** Opening Source data block **

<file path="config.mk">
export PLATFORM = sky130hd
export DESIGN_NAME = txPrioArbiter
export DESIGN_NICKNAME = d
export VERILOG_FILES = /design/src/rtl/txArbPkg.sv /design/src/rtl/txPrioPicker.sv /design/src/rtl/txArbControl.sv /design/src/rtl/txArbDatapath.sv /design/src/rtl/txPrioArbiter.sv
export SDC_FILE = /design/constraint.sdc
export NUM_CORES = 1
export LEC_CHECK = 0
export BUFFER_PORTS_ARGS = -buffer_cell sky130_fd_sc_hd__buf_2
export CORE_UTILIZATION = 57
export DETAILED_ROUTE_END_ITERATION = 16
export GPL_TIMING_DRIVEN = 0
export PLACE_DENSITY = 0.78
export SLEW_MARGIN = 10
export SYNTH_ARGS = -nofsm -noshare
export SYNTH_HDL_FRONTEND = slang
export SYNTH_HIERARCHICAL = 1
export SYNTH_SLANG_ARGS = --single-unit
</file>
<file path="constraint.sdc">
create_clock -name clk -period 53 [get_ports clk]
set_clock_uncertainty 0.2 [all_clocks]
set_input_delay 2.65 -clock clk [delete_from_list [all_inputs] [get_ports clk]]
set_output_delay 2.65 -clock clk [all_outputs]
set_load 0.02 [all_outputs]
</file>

** Closing Source data block **
** Opening Source data block **

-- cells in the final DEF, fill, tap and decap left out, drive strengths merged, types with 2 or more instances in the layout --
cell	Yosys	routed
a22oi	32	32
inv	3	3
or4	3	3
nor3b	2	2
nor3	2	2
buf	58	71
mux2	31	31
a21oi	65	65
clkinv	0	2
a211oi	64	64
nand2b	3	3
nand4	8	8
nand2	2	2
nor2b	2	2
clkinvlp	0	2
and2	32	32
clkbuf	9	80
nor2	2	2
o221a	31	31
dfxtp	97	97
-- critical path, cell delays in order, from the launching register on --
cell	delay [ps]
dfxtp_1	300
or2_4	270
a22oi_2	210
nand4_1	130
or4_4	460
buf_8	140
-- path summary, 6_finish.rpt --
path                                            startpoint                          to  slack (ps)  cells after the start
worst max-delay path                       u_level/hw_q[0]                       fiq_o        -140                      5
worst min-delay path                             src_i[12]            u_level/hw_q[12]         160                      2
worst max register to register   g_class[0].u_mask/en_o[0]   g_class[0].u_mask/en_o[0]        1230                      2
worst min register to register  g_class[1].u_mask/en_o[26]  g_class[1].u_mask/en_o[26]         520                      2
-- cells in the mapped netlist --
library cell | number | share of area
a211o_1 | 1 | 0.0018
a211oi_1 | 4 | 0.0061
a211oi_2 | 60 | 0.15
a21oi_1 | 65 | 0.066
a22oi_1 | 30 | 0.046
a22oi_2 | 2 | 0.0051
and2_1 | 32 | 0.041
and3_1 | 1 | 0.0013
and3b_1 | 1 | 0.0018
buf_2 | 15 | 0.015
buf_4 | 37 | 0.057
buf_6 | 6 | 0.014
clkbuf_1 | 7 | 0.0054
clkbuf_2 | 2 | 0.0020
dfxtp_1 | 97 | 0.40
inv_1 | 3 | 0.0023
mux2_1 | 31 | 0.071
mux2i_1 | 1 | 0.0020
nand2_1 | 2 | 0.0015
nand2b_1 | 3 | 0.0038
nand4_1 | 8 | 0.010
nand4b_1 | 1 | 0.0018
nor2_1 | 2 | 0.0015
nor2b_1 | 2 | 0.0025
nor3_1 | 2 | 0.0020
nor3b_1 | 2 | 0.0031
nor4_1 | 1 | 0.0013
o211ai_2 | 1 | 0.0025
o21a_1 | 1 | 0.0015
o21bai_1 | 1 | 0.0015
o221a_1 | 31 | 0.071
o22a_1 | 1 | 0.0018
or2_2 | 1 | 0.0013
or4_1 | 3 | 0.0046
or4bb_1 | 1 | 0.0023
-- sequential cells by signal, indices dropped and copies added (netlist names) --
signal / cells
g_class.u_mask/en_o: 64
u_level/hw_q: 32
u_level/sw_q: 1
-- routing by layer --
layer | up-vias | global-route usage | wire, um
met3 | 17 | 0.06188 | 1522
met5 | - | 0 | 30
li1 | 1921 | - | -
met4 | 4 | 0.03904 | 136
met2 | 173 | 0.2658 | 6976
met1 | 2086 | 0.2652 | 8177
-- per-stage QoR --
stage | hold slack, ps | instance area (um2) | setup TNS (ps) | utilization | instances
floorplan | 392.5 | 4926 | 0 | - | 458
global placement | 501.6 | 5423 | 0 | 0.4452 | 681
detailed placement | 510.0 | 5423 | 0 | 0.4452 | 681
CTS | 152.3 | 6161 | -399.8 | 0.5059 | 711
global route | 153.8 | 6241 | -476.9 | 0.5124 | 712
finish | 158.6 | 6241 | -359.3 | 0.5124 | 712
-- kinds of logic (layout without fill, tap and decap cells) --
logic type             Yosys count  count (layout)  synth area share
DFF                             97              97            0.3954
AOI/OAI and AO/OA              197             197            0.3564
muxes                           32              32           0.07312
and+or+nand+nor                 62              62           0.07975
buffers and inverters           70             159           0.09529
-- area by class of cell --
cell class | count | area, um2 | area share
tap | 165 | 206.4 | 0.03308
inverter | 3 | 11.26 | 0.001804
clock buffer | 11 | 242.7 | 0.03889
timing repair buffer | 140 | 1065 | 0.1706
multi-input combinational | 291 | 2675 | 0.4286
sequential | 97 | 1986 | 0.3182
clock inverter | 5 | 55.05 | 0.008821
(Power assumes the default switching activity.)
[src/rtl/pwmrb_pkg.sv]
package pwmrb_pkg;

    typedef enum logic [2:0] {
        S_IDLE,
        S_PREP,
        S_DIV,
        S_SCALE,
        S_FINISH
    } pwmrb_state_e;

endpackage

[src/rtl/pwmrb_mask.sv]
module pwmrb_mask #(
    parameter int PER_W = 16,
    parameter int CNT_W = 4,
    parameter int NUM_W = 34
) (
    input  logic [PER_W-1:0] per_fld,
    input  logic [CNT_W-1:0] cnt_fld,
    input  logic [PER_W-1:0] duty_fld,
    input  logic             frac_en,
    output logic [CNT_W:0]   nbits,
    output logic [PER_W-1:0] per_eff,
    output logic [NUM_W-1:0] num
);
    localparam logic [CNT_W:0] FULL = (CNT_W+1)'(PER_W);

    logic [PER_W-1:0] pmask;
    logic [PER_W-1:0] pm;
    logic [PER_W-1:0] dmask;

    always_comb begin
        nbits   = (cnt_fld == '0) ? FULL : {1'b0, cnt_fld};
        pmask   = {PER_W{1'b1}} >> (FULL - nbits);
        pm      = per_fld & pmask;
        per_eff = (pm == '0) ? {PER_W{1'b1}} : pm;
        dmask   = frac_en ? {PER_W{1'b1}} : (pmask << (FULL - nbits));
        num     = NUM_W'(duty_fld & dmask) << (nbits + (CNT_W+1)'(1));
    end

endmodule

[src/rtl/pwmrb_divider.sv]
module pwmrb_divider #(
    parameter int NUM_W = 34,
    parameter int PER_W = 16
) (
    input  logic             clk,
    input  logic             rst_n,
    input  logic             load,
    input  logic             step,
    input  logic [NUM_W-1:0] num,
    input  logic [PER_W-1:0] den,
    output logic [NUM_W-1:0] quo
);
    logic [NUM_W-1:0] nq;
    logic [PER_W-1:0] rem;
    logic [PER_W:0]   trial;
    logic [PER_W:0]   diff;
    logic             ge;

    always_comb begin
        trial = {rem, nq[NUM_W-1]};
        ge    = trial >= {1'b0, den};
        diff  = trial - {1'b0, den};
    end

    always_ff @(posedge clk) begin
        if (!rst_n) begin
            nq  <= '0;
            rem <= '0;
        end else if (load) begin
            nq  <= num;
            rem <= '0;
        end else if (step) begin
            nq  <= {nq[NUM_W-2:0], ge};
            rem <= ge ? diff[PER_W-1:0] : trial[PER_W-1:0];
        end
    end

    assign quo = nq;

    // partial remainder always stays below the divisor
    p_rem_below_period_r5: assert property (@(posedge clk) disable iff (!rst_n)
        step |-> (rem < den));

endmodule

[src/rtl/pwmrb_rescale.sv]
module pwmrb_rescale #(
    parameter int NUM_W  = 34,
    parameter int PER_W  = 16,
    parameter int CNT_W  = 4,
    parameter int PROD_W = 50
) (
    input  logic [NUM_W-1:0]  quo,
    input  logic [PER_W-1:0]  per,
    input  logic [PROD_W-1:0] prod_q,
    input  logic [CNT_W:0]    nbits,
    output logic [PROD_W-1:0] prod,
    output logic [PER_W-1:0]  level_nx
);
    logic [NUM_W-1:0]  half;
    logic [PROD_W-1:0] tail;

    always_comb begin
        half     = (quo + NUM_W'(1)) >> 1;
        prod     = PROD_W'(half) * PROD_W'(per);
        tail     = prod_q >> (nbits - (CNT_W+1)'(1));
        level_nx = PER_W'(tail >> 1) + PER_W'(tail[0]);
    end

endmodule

** Closing Source data block **
** Opening Source data block **

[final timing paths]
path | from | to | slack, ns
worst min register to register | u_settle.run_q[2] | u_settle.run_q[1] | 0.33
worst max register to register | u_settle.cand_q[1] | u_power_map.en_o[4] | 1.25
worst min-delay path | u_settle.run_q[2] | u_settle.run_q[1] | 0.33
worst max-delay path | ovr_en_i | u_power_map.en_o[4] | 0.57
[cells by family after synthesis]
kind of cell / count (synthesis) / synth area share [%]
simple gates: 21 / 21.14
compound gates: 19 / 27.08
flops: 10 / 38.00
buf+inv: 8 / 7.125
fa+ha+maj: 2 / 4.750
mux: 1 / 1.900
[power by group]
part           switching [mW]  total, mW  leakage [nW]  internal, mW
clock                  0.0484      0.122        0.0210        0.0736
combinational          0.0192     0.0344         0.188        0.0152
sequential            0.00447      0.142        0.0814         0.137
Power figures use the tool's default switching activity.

** Closing Source data block **

* _Assigned task_
Scan the records above for the string "instances", then report every line that contains it.

* _Answer space_
-- cells in the final DEF, fill, tap and decap left out, drive strengths merged, types with 2 or more instances in the layout --
stage | hold slack, ps | instance area (um2) | setup TNS (ps) | utilization | instances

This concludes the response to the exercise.